Just the thought of it made his breathing more difficult, and he clutched Terri's hand. She looked at him, knew, said goodbye to her friends, then took him back onto the stage, through the wings, and to the stairway that led to the fourth floor costume shop. It was not until they were there that his grip on her hand weakened.
"I'm sorry," he said. "I couldn't help but remember." He shook his head. "I want to see the show. I want to be there when he . . . when he does the show."
"You will be," she said, speaking softly so the other costumers could not hear. "We'll all be there."
~ * ~
"We'd like to have you there, frankly," John Steinberg told Chief Dan Munro, sitting across from him in his office in the Venetian Theatre. "We're technically sold out, but we always keep a dozen or so house seats. I'll have security people there, but they'll be standing, sitting in the lobby, backstage. I hope you'll be able to bring your wife."
Munro nodded. "I'm sure she'd like to see it, but hey, those tickets . . ." Steinberg waved his hand. "The least we can do. And, as I say, house seats." Munro felt uncomfortably like a charity case. A pair of these tickets equaled a third of his annual salary. "No, listen, I just volunteered to be there, I don't really need seats. I can stand in the back."
"Please, Chief, not another word. And please bring your wife."
Munro nodded wearily. "All right. All right, thanks. So. How've things been going now you're back?"
"Swimmingly. Dennis is in good spirits, the production is coming together very smoothly, and we've had no . . . mysterious occurrences."
"Thank God for that."
"Have you gotten anywhere with your investigations? Found out who our stalker is?"
Munro wondered if Steinberg had intended that to sound as sarcastic as it did. "No. The FBI's checked their files for any offenders who might have some connection to this theatre or to Mr. Hamilton, but they came up empty. We even checked on Werton's father, with the idea the first one might have been an accident, and then after he got mad at Hamilton he might have caused the others, but he's got solid alibis. So the only real suspect we've got is still Sidney Harper, but since he was in prison there's no way he could have been responsible for the little girl's murder." Munro rested his arms on the chair and rubbed his fingertips together. "So how about you? Any of your people have any brainstorms while you were away? Remember someone you may have fired, somebody who went away mad?"
"No," Steinberg said. "No one like that. We're very nice. We don't send people away mad."
~ * ~
By the end of the day Friday, Dennis Hamilton was exhausted but happy.

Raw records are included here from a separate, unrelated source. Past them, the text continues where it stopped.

### config.mk
export PLATFORM = sky130hd
export DESIGN_NAME = wshb_arbiter
export DESIGN_NICKNAME = d
export VERILOG_FILES = /design/src/rtl/wshb_arbiter.sv
export SDC_FILE = /design/constraint.sdc
export NUM_CORES = 1
export LEC_CHECK = 0
export ABC_AREA = 1
export ABC_CLOCK_PERIOD_IN_PS = 2300
export CORE_AREA = 10 10 122 124
export DETAILED_ROUTE_END_ITERATION = 12
export DIE_AREA = 0 0 132 134
export GPL_TIMING_DRIVEN = 0
export PLACE_DENSITY = 0.7
export RECOVER_POWER = 100
export SLEW_MARGIN = 20
export SYNTH_ARGS = -nofsm -noshare
export SYNTH_HDL_FRONTEND = slang
export SYNTH_SLANG_ARGS = --single-unit
export TNS_END_PERCENT = 5
### constraint.sdc
create_clock -name clk -period 2.3 [get_ports clk]
set_input_delay 0.46 -clock clk [delete_from_list [all_inputs] [get_ports clk]]
set_output_delay 0.46 -clock clk [all_outputs]
set_load 0.01 [all_outputs]
### src/flat_wrapper.sv
// flat-port wrapper written by rule: the top's interface ports become plain ports
module addsub_flags_pipe_flat 
#(
   parameter int WIDTH  = 32,
   parameter int STAGES = 2
)
  (clk, rst_n, bus_in_valid, bus_op, bus_a, bus_b, bus_set_flags, bus_sat, bus_out_ready, bus_in_ready, bus_out_valid, bus_result, bus_res_nzcv, bus_err, bus_flags_nzcv);
  addsub_flags_pipe_if #(.WIDTH(WIDTH)) bus_i ();
  input logic clk;
  input logic rst_n;
  input wire logic [$bits(bus_i.in_valid)-1:0] bus_in_valid;
  input wire logic [$bits(bus_i.op)-1:0] bus_op;
  input wire logic [$bits(bus_i.a)-1:0] bus_a;
  input wire logic [$bits(bus_i.b)-1:0] bus_b;
  input wire logic [$bits(bus_i.set_flags)-1:0] bus_set_flags;
  input wire logic [$bits(bus_i.sat)-1:0] bus_sat;
  input wire logic [$bits(bus_i.out_ready)-1:0] bus_out_ready;
  output wire logic [$bits(bus_i.in_ready)-1:0] bus_in_ready;
  output wire logic [$bits(bus_i.out_valid)-1:0] bus_out_valid;
  output wire logic [$bits(bus_i.result)-1:0] bus_result;
  output wire logic [$bits(bus_i.res_nzcv)-1:0] bus_res_nzcv;
  output wire logic [$bits(bus_i.err)-1:0] bus_err;
  output wire logic [$bits(bus_i.flags_nzcv)-1:0] bus_flags_nzcv;
  assign bus_i.in_valid = bus_in_valid;
  assign bus_i.op = bus_op;
  assign bus_i.a = bus_a;
  assign bus_i.b = bus_b;
  assign bus_i.set_flags = bus_set_flags;
  assign bus_i.sat = bus_sat;
  assign bus_i.out_ready = bus_out_ready;
  assign bus_in_ready = bus_i.in_ready;
  assign bus_out_valid = bus_i.out_valid;
  assign bus_result = bus_i.result;
  assign bus_res_nzcv = bus_i.res_nzcv;
  assign bus_err = bus_i.err;
  assign bus_flags_nzcv = bus_i.flags_nzcv;
  addsub_flags_pipe #(.WIDTH(WIDTH), .STAGES(STAGES)) u_core (.clk(clk), .rst_n(rst_n), .bus(bus_i));
endmodule
### config.mk
export PLATFORM = sky130hd
export DESIGN_NAME = addsub_flags_pipe_flat
export DESIGN_NICKNAME = d
export VERILOG_FILES = /design/src/rtl/addsub_flags_pipe_if.sv /design/src/rtl/addsub_flags_pipe.sv /design/src/flat_wrapper.sv
export SDC_FILE = /design/constraint.sdc
export NUM_CORES = 1
export LEC_CHECK = 0
export ABC_CLOCK_PERIOD_IN_PS = 4500
export CAP_MARGIN = 20
export CORE_MARGIN = 8
export CORE_UTILIZATION = 45
export CTS_CLUSTER_DIAMETER = 120
export DETAILED_ROUTE_END_ITERATION = 8
export PLACE_DENSITY = 0.7
export SETUP_SLACK_MARGIN = 0.02
export SLEW_MARGIN = 25
export SYNTH_ARGS = -nofsm -noshare
export SYNTH_HDL_FRONTEND = slang
export SYNTH_SLANG_ARGS = --single-unit
### constraint.sdc
create_clock -name clk -period 4.5 [get_ports clk]
set_clock_uncertainty 0.2 [all_clocks]
set_input_delay 0.675 -clock clk [delete_from_list [all_inputs] [get_ports clk]]
set_output_delay 0.675 -clock clk [all_outputs]
set_load 0.005 [all_outputs]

His talent had returned to him, he was with the woman he loved, his son was nearby, and the Venetian Theatre seemed beautiful and safe and full of promise for the first time in months.
He and Ann dined together in the Kirkland Inn. A few members of the Private Empire company were at other tables, but Ann and Dennis were isolated enough so that they could talk without being overheard. When the dessert dishes were removed and sherry was served, he took Ann's hand and looked into her eyes in the candlelight. "Do you know how much I love you?" he said.
"I think so."
"You know, a few weeks ago, in New York, I actually thought of . . . of ending it. Of doing away with myself."
"Dennis —"
"And I think I would've. Everything seemed so futile. I couldn't think, couldn't feel, you know I couldn't act . . . but still, there was you. And I couldn't bring myself to leave you. It was as though . . . as long as you were still there, there was still hope, still something to live for."